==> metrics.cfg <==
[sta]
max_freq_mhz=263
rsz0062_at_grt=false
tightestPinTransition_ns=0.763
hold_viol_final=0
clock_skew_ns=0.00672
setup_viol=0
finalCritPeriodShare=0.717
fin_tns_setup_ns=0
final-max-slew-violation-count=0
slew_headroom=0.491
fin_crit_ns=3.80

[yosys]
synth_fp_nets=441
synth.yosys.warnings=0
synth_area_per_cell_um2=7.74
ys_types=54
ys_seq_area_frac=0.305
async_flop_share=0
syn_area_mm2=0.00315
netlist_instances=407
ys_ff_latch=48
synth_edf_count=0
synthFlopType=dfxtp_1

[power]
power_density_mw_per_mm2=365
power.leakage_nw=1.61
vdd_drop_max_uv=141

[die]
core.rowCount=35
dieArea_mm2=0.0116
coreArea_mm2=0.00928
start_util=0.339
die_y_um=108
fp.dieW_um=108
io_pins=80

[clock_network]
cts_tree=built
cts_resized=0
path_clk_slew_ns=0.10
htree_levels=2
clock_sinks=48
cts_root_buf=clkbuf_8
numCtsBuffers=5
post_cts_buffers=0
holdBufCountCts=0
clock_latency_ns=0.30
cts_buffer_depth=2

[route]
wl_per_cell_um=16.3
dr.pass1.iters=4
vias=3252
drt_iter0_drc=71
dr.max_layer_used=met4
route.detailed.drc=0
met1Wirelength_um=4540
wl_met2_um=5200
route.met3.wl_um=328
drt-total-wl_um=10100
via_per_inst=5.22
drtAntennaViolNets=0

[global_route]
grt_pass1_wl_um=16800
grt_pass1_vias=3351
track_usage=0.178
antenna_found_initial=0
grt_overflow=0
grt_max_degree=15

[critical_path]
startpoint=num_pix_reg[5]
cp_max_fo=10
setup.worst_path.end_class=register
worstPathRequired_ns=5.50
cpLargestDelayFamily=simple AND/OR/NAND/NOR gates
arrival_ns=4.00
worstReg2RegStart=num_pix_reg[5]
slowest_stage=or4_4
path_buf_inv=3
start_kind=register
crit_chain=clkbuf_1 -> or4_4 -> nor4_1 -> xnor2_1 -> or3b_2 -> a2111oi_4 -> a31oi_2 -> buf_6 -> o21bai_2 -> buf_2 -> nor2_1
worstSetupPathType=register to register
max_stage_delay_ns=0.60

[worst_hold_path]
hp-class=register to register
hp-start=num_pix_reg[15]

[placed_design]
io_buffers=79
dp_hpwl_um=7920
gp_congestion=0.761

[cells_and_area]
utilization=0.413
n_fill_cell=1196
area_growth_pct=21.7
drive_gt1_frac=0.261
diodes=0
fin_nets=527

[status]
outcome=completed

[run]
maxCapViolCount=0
`src/rtl/csr_spi_slave_pkg.sv`:
```
// Shared constants for the SPI control/status register file: address map,
// command-byte layout, status word fields and the transaction FSM encoding.
package csr_spi_slave_pkg;

  localparam int         NUM_REGS_DEF    = 16;
  localparam logic [6:0] STATUS_ADDR_DEF = 7'h7F;

  localparam logic [6:0] CSR_CTRL    = 7'h00;
  localparam logic [6:0] CSR_VCOM    = 7'h01;
  localparam logic [6:0] CSR_PWR_SEQ = 7'h02;
  localparam logic [6:0] CSR_TIMING  = 7'h03;

  // Command byte: bit 7 selects write, bits 6:0 hold the start address.
  localparam int CMD_WR_BIT = 7;

  localparam int STAT_POK_BIT        = 7;
  localparam int STAT_CALIB_DONE_BIT = 6;
  localparam int STAT_ERROR_BIT      = 5;

  typedef enum logic [1:0] {
    ST_IDLE = 2'd0,
    ST_CMD  = 2'd1,
    ST_DATA = 2'd2
  } spi_state_e;

endpackage

```
`src/rtl/csr_spi_slave_if.sv`:
```
// SPI pin bundle between host (master) and the register file (slave).
// Lines are already synchronised to clk; there is no handshake beyond cs/sck.
interface csr_spi_slave_if;
  logic spi_cs;
  logic spi_sck;
  logic spi_mosi;
  logic spi_miso;

  modport master (output spi_cs, output spi_sck, output spi_mosi, input spi_miso);
  modport slave  (input spi_cs, input spi_sck, input spi_mosi, output spi_miso);
endinterface

```
`src/rtl/csr_spi_slave_edge_shift.sv`:
```
// SPI mode-0 bit engine: SCK edge detect, 3-bit counter, receive/transmit
// shift registers and the registered MISO output.
module csr_spi_slave_edge_shift (
  input  logic       clk,
  input  logic       rst,
  input  logic       cs_i,
  input  logic       sck_i,
  input  logic       mosi_i,
  input  logic       clr_cnt_i,
  input  logic       shift_en_i,
  input  logic       tx_load_i,
  input  logic [7:0] tx_data_i,
  output logic       byte_done_o,
  output logic [7:0] rx_byte_o,
  output logic       miso_o
);

  logic       sck_q;
  logic [2:0] cnt_q;
  logic [7:0] rx_q;
  logic [7:0] tx_q;
  logic       miso_q;
  logic       rise;
  logic       fall;

  assign rise = sck_i & ~sck_q & ~cs_i;
  assign fall = ~sck_i & sck_q & ~cs_i;

  assign byte_done_o = rise & (cnt_q == 3'd7);
  assign rx_byte_o   = {rx_q[6:0], mosi_i};
  assign miso_o      = miso_q;

  always_ff @(posedge clk) begin
    if (rst) begin
      sck_q  <= 1'b0;
      cnt_q  <= 3'd0;
      rx_q   <= 8'h00;
      tx_q   <= 8'h00;
      miso_q <= 1'b0;
    end else begin
      sck_q <= sck_i;
      if (clr_cnt_i) begin
        cnt_q <= 3'd0;
      end else if (rise) begin
        cnt_q <= cnt_q + 3'd1;
      end
      if (rise) begin
        rx_q <= {rx_q[6:0], mosi_i};
      end
      // The host samples on rise, so the next bit is presented on the fall before it.
      if (tx_load_i) begin
        tx_q <= tx_data_i;
      end else if (fall && shift_en_i) begin
        tx_q <= {tx_q[6:0], 1'b0};
      end
      if (cs_i || !shift_en_i) begin
        miso_q <= 1'b0;
      end else if (fall) begin
        miso_q <= tx_q[7];
      end
    end
  end

endmodule

```
`src/rtl/csr_spi_slave.sv`:
```
// SPI slave register file: decodes a command byte, then streams data bytes
// with auto-increment, committing writes to an 8-bit register bank.
module csr_spi_slave
  import csr_spi_slave_pkg::*;
#(
  parameter int         NUM_REGS    = NUM_REGS_DEF,
  parameter logic [6:0] STATUS_ADDR = STATUS_ADDR_DEF
) (
  input  logic                  clk,
  input  logic                  rst,
  csr_spi_slave_if.slave        spi,
  input  logic [7:0]            status_in,
  output logic [NUM_REGS*8-1:0] csr_regs,
  output logic                  csr_wr_strobe,
  output logic [6:0]            csr_wr_addr,
  output logic [7:0]            csr_wr_data,
  output spi_state_e            dbg_state_o
);

  localparam int IDX_W = (NUM_REGS > 1) ? $clog2(NUM_REGS) : 1;

  // Write notification: csr_wr_strobe is a one-cycle valid with no ready;
  // csr_wr_addr/csr_wr_data are meaningful only while it is high.

  spi_state_e state_q, state_d;
  logic       cs_q;
  logic       wr_q;
  logic [6:0] addr_q;
  logic [7:0] regs_q [NUM_REGS];
  logic       strobe_q;
  logic [6:0] wr_addr_q;
  logic [7:0] wr_data_q;

  logic       byte_done;
  logic [7:0] rx_byte;
  logic       miso;
  logic       cs_fall;
  logic       cmd_done;
  logic       data_done;
  logic       wr_commit;
  logic [6:0] rd_addr;
  logic [7:0] rd_val;

  function automatic logic in_bank(input logic [6:0] a);
    return 32'(a) < NUM_REGS;
  endfunction

  // cs_q resets low so a transaction cut by reset is ignored until cs rises.
  assign cs_fall   = ~spi.spi_cs & cs_q;
  assign cmd_done  = byte_done && (state_q == ST_CMD);
  assign data_done = byte_done && (state_q == ST_DATA);
  assign wr_commit = data_done && wr_q && in_bank(addr_q) && (addr_q != STATUS_ADDR);
  assign rd_addr   = cmd_done ? rx_byte[6:0] : addr_q + 7'd1;

  always_comb begin
    rd_val = 8'h00;
    if (rd_addr == STATUS_ADDR) begin
      rd_val = status_in;
    end else if (in_bank(rd_addr)) begin
      rd_val = regs_q[rd_addr[IDX_W-1:0]];
    end
  end

  always_comb begin
    state_d = state_q;
    if (spi.spi_cs) begin
      state_d = ST_IDLE;
    end else begin
      case (state_q)
        ST_IDLE: if (cs_fall) state_d = ST_CMD;
        ST_CMD:  if (byte_done) state_d = ST_DATA;
        ST_DATA: state_d = ST_DATA;
        default: state_d = ST_IDLE;
      endcase
    end
  end

  always_ff @(posedge clk) begin
    if (rst) begin
      state_q   <= ST_IDLE;
      cs_q      <= 1'b0;
      wr_q      <= 1'b0;
      addr_q    <= 7'd0;
      strobe_q  <= 1'b0;
      wr_addr_q <= 7'd0;
      wr_data_q <= 8'h00;
      for (int i = 0; i < NUM_REGS; i++) begin
        regs_q[i] <= 8'h00;
      end
    end else begin
      state_q  <= state_d;
      cs_q     <= spi.spi_cs;
      strobe_q <= wr_commit;
      if (cmd_done) begin
        wr_q   <= rx_byte[CMD_WR_BIT];
        addr_q <= rx_byte[6:0];
      end else if (data_done) begin
        addr_q <= addr_q + 7'd1;
      end
      if (wr_commit) begin
        regs_q[addr_q[IDX_W-1:0]] <= rx_byte;
        wr_addr_q                 <= addr_q;
        wr_data_q                 <= rx_byte;
      end
    end
  end

  csr_spi_slave_edge_shift u_edge_shift (
    .clk        (clk),
    .rst        (rst),
    .cs_i       (spi.spi_cs),
    .sck_i      (spi.spi_sck),
    .mosi_i     (spi.spi_mosi),
    .clr_cnt_i  (state_q == ST_IDLE),
    .shift_en_i (state_q == ST_DATA),
    .tx_load_i  (cmd_done | data_done),
    .tx_data_i  (rd_val),
    .byte_done_o(byte_done),
    .rx_byte_o  (rx_byte),
    .miso_o     (miso)
  );

  assign spi.spi_miso = miso;

  for (genvar g = 0; g < NUM_REGS; g++) begin : g_flat
    assign csr_regs[8*g +: 8] = regs_q[g];
  end

  assign csr_wr_strobe = strobe_q;
  assign csr_wr_addr   = wr_addr_q;
  assign csr_wr_data   = wr_data_q;
  assign dbg_state_o   = state_q;

endmodule

```
`src/flat_wrapper.sv`:
```
// flat-port wrapper written by rule: the top's interface ports become plain ports
module csr_spi_slave_flat import csr_spi_slave_pkg::*;
#(
  parameter int         NUM_REGS    = NUM_REGS_DEF,
  parameter logic [6:0] STATUS_ADDR = STATUS_ADDR_DEF
)
  (clk, rst, status_in, csr_regs, csr_wr_strobe, csr_wr_addr, csr_wr_data, dbg_state_o, spi_spi_cs, spi_spi_sck, spi_spi_mosi, spi_spi_miso);
  csr_spi_slave_if spi_i ();
  input  logic clk;
  input  logic rst;
  input  logic [7:0] status_in;
  output logic [NUM_REGS*8-1:0] csr_regs;
  output logic csr_wr_strobe;
  output logic [6:0] csr_wr_addr;
  output logic [7:0] csr_wr_data;
  output spi_state_e dbg_state_o;
  input wire logic [$bits(spi_i.spi_cs)-1:0] spi_spi_cs;
  input wire logic [$bits(spi_i.spi_sck)-1:0] spi_spi_sck;
  input wire logic [$bits(spi_i.spi_mosi)-1:0] spi_spi_mosi;
  output wire logic [$bits(spi_i.spi_miso)-1:0] spi_spi_miso;
  assign spi_i.spi_cs = spi_spi_cs;
  assign spi_i.spi_sck = spi_spi_sck;
  assign spi_i.spi_mosi = spi_spi_mosi;
  assign spi_spi_miso = spi_i.spi_miso;
  csr_spi_slave #(.NUM_REGS(NUM_REGS), .STATUS_ADDR(STATUS_ADDR)) u_core (.clk(clk), .rst(rst), .spi(spi_i), .status_in(status_in), .csr_regs(csr_regs), .csr_wr_strobe(csr_wr_strobe), .csr_wr_addr(csr_wr_addr), .csr_wr_data(csr_wr_data), .dbg_state_o(dbg_state_o));
endmodule
```
$ cat config.mk
export PLATFORM = sky130hd
export DESIGN_NAME = pwm_capture
export DESIGN_NICKNAME = d
export VERILOG_FILES = /design/src/rtl/pwm_pkg.sv /design/src/rtl/pwm_edge_sync.sv /design/src/rtl/pwm_capture.sv
export SDC_FILE = /design/constraint.sdc
export NUM_CORES = 1
export LEC_CHECK = 0
export BUFFER_PORTS_ARGS = -buffer_cell sky130_fd_sc_hd__buf_2
export CORE_MARGIN = 5
export CORE_UTILIZATION = 30
export CTS_CLUSTER_DIAMETER = 200
export DETAILED_ROUTE_END_ITERATION = 7
export GPL_ROUTABILITY_DRIVEN = 0
export PLACE_DENSITY = 0.46
export REMOVE_ABC_BUFFERS = 1
export SYNTH_ARGS = -nofsm -noshare
export SYNTH_HDL_FRONTEND = slang
export SYNTH_SLANG_ARGS = --single-unit
$ cat constraint.sdc
create_clock -name clk -period 9.3 [get_ports clk]
set_input_delay 1.395 -clock clk [delete_from_list [all_inputs] [get_ports clk]]
set_output_delay 1.395 -clock clk [all_outputs]
set_load 0.01 [all_outputs]
$ cat src/rtl/pwm_pkg.sv
// pwm_pkg: constants and FSM encoding shared by the PWM generator and capture blocks
package pwm_pkg;
    localparam int CNT_W_DEF = 16;
    localparam int PRESCALE_MAX = 15;
    localparam logic [1:0] IDLE       = 2'd0;
    localparam logic [1:0] MEAS_ACT   = 2'd1;
    localparam logic [1:0] MEAS_INACT = 2'd2;
    function automatic logic [3:0] clamp_ps(input logic [7:0] ps);
        return (ps > 8'(PRESCALE_MAX)) ? 4'(PRESCALE_MAX) : ps[3:0];
    endfunction
endpackage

==*==

- **What the task asks**
After locating the line with "htree_levels=2" above, return that line and every later line through the one with "cp_max_fo=10", word for word and with nothing else.

- **Completed task**
htree_levels=2
clock_sinks=48
cts_root_buf=clkbuf_8
numCtsBuffers=5
post_cts_buffers=0
holdBufCountCts=0
clock_latency_ns=0.30
cts_buffer_depth=2

[route]
wl_per_cell_um=16.3
dr.pass1.iters=4
vias=3252
drt_iter0_drc=71
dr.max_layer_used=met4
route.detailed.drc=0
met1Wirelength_um=4540
wl_met2_um=5200
route.met3.wl_um=328
drt-total-wl_um=10100
via_per_inst=5.22
drtAntennaViolNets=0

[global_route]
grt_pass1_wl_um=16800
grt_pass1_vias=3351
track_usage=0.178
antenna_found_initial=0
grt_overflow=0
grt_max_degree=15

[critical_path]
startpoint=num_pix_reg[5]
cp_max_fo=10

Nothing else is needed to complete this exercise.